* Task instructions:
Return exactly those lines of the material below that fall between the line holding "localparam int WORD_W" and the line holding "output logic [SIDX_W+SEXT_W-1:0]", inclusive.
:::
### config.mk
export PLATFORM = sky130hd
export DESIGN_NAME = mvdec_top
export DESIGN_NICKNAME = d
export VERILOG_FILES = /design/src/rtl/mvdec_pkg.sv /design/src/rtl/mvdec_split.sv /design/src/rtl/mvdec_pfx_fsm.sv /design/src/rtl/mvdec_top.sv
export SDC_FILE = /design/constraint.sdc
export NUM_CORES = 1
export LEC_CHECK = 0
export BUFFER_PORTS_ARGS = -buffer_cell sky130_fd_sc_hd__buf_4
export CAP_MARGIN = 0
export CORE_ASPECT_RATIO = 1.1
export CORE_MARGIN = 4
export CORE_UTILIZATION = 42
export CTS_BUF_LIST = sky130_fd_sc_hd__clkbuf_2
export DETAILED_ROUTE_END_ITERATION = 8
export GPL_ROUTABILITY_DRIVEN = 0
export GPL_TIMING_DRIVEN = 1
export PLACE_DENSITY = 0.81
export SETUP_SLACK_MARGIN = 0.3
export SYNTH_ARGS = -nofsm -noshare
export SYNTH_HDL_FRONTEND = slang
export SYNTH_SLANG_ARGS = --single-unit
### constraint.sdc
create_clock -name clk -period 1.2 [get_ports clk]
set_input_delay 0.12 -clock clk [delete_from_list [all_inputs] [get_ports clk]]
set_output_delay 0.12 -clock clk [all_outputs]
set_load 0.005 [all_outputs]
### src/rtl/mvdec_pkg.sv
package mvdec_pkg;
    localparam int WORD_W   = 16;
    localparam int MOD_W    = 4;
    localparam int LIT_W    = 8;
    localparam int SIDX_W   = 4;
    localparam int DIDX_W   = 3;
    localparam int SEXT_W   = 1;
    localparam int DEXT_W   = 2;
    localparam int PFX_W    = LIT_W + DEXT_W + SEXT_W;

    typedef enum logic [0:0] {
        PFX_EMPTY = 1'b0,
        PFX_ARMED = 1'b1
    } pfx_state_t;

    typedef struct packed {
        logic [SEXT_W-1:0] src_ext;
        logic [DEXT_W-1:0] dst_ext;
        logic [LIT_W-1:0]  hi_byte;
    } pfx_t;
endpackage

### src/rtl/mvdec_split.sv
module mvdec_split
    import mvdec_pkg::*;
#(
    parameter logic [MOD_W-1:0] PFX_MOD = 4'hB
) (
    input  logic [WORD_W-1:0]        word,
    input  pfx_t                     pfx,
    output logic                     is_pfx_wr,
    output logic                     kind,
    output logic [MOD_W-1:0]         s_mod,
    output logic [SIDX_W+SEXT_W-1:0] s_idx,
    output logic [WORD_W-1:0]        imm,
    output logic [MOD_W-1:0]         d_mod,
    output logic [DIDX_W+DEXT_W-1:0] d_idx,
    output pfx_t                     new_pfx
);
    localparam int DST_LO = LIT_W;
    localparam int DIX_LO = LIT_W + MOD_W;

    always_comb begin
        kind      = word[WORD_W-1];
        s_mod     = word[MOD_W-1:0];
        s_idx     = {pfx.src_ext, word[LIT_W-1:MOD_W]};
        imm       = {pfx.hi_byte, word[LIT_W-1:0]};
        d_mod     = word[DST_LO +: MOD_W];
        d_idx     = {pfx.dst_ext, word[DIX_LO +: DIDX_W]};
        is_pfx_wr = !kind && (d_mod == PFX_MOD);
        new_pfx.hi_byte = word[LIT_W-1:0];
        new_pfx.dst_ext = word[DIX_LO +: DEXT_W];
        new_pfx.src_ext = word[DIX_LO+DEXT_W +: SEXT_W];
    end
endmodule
:::
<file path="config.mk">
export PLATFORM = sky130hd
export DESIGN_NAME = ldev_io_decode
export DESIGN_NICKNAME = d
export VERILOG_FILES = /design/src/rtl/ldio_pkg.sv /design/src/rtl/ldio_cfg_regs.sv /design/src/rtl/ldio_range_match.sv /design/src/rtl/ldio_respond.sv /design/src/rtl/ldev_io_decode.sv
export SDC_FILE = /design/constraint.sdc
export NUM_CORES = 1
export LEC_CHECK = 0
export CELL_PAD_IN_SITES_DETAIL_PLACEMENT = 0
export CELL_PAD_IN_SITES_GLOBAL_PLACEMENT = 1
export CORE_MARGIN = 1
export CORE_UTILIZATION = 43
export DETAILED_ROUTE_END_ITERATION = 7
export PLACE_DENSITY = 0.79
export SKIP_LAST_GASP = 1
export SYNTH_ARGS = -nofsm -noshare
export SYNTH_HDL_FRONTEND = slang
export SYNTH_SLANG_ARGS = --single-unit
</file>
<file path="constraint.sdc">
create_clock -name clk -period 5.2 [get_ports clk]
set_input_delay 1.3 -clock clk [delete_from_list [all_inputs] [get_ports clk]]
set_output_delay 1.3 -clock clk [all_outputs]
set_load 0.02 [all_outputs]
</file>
:::
* Written answer:
    localparam int WORD_W   = 16;
    localparam int MOD_W    = 4;
    localparam int LIT_W    = 8;
    localparam int SIDX_W   = 4;
    localparam int DIDX_W   = 3;
    localparam int SEXT_W   = 1;
    localparam int DEXT_W   = 2;
    localparam int PFX_W    = LIT_W + DEXT_W + SEXT_W;

    typedef enum logic [0:0] {
        PFX_EMPTY = 1'b0,
        PFX_ARMED = 1'b1
    } pfx_state_t;

    typedef struct packed {
        logic [SEXT_W-1:0] src_ext;
        logic [DEXT_W-1:0] dst_ext;
        logic [LIT_W-1:0]  hi_byte;
    } pfx_t;
endpackage

### src/rtl/mvdec_split.sv
module mvdec_split
    import mvdec_pkg::*;
#(
    parameter logic [MOD_W-1:0] PFX_MOD = 4'hB
) (
    input  logic [WORD_W-1:0]        word,
    input  pfx_t                     pfx,
    output logic                     is_pfx_wr,
    output logic                     kind,
    output logic [MOD_W-1:0]         s_mod,
    output logic [SIDX_W+SEXT_W-1:0] s_idx,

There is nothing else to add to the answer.